Segment Start: Extracted entries

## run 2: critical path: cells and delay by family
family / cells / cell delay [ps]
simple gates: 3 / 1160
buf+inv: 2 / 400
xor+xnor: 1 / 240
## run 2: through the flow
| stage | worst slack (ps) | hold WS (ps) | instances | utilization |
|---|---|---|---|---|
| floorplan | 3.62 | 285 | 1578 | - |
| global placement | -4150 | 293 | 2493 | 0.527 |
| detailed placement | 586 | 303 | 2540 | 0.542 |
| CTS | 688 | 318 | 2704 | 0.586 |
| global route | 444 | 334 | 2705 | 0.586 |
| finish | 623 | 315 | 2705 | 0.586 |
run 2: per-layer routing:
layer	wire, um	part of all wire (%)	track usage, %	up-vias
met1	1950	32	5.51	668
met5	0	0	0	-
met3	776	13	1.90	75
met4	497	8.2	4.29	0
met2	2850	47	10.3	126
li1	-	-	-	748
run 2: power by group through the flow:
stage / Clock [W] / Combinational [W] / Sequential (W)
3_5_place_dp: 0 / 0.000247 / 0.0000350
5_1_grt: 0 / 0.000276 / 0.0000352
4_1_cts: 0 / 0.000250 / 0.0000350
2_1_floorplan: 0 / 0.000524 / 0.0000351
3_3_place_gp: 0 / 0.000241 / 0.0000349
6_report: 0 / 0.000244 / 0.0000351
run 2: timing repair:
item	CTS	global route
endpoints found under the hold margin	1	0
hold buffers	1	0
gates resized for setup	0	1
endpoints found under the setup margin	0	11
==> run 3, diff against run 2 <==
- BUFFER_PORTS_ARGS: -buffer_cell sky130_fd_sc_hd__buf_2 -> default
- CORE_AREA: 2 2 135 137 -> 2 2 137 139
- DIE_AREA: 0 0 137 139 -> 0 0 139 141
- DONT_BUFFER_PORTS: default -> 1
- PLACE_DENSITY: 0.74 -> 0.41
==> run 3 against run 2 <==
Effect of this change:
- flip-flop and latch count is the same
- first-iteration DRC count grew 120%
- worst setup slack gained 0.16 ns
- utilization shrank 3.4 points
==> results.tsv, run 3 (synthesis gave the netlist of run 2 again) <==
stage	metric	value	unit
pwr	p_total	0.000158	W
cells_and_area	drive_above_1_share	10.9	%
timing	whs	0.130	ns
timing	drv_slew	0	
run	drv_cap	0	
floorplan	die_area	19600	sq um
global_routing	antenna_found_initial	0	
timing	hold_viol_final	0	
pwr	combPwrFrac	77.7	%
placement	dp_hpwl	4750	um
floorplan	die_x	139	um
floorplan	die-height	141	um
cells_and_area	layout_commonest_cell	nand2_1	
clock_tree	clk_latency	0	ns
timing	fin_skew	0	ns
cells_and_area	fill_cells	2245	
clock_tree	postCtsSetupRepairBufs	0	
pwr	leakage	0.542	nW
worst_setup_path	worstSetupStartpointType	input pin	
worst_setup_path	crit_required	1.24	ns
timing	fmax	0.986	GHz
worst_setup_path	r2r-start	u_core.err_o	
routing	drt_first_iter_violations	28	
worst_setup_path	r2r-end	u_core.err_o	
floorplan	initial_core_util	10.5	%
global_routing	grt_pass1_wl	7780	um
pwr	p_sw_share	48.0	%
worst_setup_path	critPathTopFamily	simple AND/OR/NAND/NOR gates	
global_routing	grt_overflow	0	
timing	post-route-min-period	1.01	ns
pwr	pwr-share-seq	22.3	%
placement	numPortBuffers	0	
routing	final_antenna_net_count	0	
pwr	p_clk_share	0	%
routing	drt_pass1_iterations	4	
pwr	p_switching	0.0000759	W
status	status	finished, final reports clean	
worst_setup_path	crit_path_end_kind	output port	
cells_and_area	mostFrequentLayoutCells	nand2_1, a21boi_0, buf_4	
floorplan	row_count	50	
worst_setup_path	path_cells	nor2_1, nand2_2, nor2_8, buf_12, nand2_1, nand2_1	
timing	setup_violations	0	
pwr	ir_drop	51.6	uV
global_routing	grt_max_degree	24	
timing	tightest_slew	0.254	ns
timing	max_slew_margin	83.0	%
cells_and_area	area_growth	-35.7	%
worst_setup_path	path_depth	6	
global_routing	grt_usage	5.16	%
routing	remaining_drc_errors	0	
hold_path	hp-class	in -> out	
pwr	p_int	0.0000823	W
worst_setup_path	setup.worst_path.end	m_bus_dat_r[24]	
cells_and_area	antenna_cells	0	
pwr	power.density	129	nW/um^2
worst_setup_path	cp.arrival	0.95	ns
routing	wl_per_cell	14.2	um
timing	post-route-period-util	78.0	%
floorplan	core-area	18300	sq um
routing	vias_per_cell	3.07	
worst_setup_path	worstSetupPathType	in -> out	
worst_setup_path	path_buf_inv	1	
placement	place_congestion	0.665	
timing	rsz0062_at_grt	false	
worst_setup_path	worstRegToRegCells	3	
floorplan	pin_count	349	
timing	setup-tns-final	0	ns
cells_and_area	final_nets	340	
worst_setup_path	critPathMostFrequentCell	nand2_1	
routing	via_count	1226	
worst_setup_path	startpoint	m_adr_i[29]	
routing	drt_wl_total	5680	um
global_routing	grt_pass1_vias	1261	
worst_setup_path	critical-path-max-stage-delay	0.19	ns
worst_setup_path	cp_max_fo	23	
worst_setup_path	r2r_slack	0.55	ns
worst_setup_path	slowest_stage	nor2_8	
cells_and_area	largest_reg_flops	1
$ cat config.mk
export PLATFORM = sky130hd
export DESIGN_NAME = measure_unit_flat
export DESIGN_NICKNAME = d
export VERILOG_FILES = /design/src/hdl/calsoc_pkg.sv /design/src/hdl/wb_if.sv /design/src/hdl/dac_spi.sv /design/src/hdl/measure_unit.sv /design/src/flat_wrapper.sv
export SDC_FILE = /design/constraint.sdc
export NUM_CORES = 1
export LEC_CHECK = 0
export BUFFER_PORTS_ARGS = -buffer_cell sky130_fd_sc_hd__buf_2
export CAP_MARGIN = 40
export CELL_PAD_IN_SITES_DETAIL_PLACEMENT = 0
export CELL_PAD_IN_SITES_GLOBAL_PLACEMENT = 1
export CORE_ASPECT_RATIO = 0.7
export CORE_MARGIN = 5
export CORE_UTILIZATION = 41
export CTS_CLUSTER_SIZE = 16
export DETAILED_ROUTE_END_ITERATION = 10
export GPL_TIMING_DRIVEN = 0
export PLACE_DENSITY_LB_ADDON = 0.2
export SLEW_MARGIN = 20
export SYNTH_ARGS = -nofsm -noshare
export SYNTH_HDL_FRONTEND = slang
export SYNTH_HIERARCHICAL = 1
export SYNTH_SLANG_ARGS = --single-unit
$ cat constraint.sdc
create_clock -name wb_clk_i -period 2.7 [get_ports wb_clk_i]
set_input_delay 0 -clock wb_clk_i [delete_from_list [all_inputs] [get_ports wb_clk_i]]
set_output_delay 0 -clock wb_clk_i [all_outputs]
set_load 0.005 [all_outputs]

Segment End: Extracted entries

● Problem to solve:
Copy range, inclusive: the line holding "endpoints found under the hold" to the line holding "- utilization shrank 3.4 points". Reproduce exactly those lines of the records above and no others.

● Solution for this exercise:
endpoints found under the hold margin	1	0
hold buffers	1	0
gates resized for setup	0	1
endpoints found under the setup margin	0	11
==> run 3, diff against run 2 <==
- BUFFER_PORTS_ARGS: -buffer_cell sky130_fd_sc_hd__buf_2 -> default
- CORE_AREA: 2 2 135 137 -> 2 2 137 139
- DIE_AREA: 0 0 137 139 -> 0 0 139 141
- DONT_BUFFER_PORTS: default -> 1
- PLACE_DENSITY: 0.74 -> 0.41
==> run 3 against run 2 <==
Effect of this change:
- flip-flop and latch count is the same
- first-iteration DRC count grew 120%
- worst setup slack gained 0.16 ns
- utilization shrank 3.4 points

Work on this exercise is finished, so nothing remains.